WORK REQUEST
Can you restate the lines of the entries below, word for word, from the first one through the line that includes "export SDC_FILE = /design/constraint.sdc"?

════

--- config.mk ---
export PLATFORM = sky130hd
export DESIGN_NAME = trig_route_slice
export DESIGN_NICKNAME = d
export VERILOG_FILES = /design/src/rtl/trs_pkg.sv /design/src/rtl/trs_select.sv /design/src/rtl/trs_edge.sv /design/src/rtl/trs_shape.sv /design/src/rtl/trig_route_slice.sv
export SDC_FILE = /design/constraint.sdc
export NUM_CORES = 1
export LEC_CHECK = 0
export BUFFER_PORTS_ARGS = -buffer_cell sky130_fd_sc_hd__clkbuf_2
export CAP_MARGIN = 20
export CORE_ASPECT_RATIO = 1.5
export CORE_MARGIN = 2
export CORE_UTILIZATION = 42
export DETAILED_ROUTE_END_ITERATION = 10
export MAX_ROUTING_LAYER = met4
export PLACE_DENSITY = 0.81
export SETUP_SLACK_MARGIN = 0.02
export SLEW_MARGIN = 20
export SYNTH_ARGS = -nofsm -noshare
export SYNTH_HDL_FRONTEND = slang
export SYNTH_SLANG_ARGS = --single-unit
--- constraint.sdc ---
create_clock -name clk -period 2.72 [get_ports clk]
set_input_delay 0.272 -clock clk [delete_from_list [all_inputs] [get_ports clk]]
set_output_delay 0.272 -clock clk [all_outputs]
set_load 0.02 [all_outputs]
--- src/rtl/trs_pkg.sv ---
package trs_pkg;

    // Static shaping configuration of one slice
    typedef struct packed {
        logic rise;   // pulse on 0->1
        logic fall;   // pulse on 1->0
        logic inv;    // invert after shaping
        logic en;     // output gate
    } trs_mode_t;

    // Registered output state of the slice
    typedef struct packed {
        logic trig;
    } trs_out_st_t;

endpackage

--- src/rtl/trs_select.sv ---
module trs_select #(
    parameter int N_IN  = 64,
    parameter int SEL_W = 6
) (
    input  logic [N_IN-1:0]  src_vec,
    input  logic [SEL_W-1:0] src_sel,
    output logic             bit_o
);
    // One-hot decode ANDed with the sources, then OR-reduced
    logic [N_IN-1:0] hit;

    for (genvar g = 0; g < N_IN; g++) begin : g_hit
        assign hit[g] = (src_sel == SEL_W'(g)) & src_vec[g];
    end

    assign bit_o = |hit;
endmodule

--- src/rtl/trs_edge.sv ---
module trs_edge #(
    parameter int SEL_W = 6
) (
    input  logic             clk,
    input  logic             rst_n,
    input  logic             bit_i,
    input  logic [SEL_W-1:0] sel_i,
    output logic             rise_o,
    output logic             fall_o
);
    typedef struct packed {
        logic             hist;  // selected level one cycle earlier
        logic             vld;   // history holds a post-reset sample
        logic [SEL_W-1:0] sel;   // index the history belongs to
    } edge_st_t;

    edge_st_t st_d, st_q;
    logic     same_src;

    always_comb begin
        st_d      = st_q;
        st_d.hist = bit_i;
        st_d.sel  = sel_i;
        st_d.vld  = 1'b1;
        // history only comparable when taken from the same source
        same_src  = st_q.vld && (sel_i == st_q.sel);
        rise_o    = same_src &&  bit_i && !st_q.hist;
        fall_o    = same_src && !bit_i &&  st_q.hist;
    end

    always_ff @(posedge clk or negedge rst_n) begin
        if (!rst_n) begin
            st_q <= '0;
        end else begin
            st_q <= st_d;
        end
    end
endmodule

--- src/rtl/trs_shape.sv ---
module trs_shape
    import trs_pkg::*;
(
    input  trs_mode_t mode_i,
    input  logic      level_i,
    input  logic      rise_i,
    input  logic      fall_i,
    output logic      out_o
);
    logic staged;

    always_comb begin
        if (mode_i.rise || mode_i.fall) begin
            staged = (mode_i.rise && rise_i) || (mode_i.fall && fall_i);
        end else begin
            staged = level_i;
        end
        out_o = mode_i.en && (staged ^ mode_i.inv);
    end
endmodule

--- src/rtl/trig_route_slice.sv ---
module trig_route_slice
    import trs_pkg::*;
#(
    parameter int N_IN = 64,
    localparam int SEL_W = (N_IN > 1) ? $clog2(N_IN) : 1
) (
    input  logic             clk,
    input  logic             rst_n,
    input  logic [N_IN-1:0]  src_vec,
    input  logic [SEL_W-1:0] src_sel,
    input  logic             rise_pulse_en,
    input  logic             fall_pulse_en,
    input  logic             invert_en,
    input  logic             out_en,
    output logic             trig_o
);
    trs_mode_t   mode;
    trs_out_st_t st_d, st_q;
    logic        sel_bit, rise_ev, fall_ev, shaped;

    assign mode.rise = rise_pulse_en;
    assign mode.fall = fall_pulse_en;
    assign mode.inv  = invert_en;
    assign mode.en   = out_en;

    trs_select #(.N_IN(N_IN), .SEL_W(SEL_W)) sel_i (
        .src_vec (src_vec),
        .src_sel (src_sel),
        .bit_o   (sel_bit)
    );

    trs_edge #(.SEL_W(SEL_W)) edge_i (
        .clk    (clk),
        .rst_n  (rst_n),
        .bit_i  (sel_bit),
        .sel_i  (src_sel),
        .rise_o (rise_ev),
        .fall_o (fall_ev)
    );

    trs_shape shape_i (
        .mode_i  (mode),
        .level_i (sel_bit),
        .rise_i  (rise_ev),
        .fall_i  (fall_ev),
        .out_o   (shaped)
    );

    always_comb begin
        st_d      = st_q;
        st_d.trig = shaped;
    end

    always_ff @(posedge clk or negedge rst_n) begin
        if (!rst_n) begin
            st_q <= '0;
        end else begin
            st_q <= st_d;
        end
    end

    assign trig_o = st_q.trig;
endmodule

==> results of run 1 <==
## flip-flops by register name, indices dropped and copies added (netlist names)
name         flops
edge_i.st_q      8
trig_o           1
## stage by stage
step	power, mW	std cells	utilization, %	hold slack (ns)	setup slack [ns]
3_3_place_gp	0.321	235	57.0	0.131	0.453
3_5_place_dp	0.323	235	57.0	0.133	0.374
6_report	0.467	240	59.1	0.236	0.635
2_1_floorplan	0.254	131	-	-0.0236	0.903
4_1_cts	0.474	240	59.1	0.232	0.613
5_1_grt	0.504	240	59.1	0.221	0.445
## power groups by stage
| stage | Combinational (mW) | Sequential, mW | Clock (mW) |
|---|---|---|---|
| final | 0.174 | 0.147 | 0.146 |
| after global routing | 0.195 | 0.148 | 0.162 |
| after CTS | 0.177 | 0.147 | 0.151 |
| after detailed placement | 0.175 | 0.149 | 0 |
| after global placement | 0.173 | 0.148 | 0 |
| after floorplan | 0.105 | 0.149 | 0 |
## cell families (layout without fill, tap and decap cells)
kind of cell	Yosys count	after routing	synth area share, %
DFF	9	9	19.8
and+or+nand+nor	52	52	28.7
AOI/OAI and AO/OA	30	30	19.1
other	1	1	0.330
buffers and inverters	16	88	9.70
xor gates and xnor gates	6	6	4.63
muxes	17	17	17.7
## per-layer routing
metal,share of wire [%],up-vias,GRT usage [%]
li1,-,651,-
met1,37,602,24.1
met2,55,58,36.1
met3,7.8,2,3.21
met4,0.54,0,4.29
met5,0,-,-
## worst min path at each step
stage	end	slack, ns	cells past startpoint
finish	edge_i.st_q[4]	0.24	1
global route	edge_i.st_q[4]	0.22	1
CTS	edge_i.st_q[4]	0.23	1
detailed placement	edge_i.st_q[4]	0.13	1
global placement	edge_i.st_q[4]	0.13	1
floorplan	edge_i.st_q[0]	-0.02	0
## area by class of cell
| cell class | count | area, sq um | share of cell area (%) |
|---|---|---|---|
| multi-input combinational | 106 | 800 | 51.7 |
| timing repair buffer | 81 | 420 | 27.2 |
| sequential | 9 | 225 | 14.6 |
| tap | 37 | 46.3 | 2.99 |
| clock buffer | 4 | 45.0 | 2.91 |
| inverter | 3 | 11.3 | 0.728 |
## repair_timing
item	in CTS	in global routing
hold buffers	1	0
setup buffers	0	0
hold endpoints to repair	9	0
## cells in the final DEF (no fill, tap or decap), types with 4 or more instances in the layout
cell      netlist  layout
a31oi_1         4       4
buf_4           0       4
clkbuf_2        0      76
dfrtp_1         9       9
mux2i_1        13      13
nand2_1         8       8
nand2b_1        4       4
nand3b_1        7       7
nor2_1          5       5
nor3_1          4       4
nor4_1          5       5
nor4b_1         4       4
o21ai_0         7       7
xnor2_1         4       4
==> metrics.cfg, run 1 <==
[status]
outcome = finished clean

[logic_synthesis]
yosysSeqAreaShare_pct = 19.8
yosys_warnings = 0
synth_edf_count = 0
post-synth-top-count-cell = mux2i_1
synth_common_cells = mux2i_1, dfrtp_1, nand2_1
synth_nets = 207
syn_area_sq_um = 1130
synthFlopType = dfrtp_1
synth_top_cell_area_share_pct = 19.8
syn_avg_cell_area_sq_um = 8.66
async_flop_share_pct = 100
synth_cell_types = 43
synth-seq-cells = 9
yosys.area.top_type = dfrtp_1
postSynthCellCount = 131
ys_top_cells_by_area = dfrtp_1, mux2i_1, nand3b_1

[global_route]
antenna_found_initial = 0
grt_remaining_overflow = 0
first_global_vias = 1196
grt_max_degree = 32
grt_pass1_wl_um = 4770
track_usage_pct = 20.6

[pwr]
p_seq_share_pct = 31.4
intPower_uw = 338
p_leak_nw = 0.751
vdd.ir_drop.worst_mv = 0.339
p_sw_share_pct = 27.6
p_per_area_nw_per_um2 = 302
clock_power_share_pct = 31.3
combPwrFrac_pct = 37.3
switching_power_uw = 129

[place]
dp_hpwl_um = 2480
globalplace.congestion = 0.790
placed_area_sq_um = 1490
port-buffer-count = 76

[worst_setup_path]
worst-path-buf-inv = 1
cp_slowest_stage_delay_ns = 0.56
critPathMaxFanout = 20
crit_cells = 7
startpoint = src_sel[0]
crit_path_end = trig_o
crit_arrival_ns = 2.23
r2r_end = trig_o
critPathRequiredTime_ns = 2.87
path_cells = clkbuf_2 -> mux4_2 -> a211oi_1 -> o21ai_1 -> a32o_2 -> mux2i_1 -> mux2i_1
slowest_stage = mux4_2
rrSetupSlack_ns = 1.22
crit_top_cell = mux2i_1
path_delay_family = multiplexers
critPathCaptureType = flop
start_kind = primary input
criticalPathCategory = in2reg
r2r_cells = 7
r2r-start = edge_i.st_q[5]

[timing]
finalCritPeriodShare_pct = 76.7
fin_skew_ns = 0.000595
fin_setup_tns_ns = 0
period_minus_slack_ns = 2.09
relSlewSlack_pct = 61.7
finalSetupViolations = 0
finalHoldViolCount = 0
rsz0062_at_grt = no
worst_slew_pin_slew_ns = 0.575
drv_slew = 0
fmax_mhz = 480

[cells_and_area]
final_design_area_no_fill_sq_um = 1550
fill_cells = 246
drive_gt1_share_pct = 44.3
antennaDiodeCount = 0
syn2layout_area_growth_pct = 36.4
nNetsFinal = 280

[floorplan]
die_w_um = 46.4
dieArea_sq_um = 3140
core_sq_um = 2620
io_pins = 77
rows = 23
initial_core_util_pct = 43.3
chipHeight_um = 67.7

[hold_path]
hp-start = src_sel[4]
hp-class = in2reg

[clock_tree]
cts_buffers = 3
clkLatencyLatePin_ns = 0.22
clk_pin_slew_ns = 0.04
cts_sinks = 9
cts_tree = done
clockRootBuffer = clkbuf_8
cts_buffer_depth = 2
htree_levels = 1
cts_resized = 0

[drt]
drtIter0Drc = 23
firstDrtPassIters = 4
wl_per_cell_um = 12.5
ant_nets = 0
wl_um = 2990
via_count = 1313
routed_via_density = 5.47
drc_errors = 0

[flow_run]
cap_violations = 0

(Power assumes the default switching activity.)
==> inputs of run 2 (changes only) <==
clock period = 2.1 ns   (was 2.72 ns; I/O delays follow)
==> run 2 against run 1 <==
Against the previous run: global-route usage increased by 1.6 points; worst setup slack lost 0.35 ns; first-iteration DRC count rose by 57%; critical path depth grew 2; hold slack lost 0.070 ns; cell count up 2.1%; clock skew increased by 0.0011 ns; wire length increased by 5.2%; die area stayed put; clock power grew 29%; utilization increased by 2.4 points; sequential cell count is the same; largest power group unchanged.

════

RESPONSE AREA
--- config.mk ---
export PLATFORM = sky130hd
export DESIGN_NAME = trig_route_slice
export DESIGN_NICKNAME = d
export VERILOG_FILES = /design/src/rtl/trs_pkg.sv /design/src/rtl/trs_select.sv /design/src/rtl/trs_edge.sv /design/src/rtl/trs_shape.sv /design/src/rtl/trig_route_slice.sv
export SDC_FILE = /design/constraint.sdc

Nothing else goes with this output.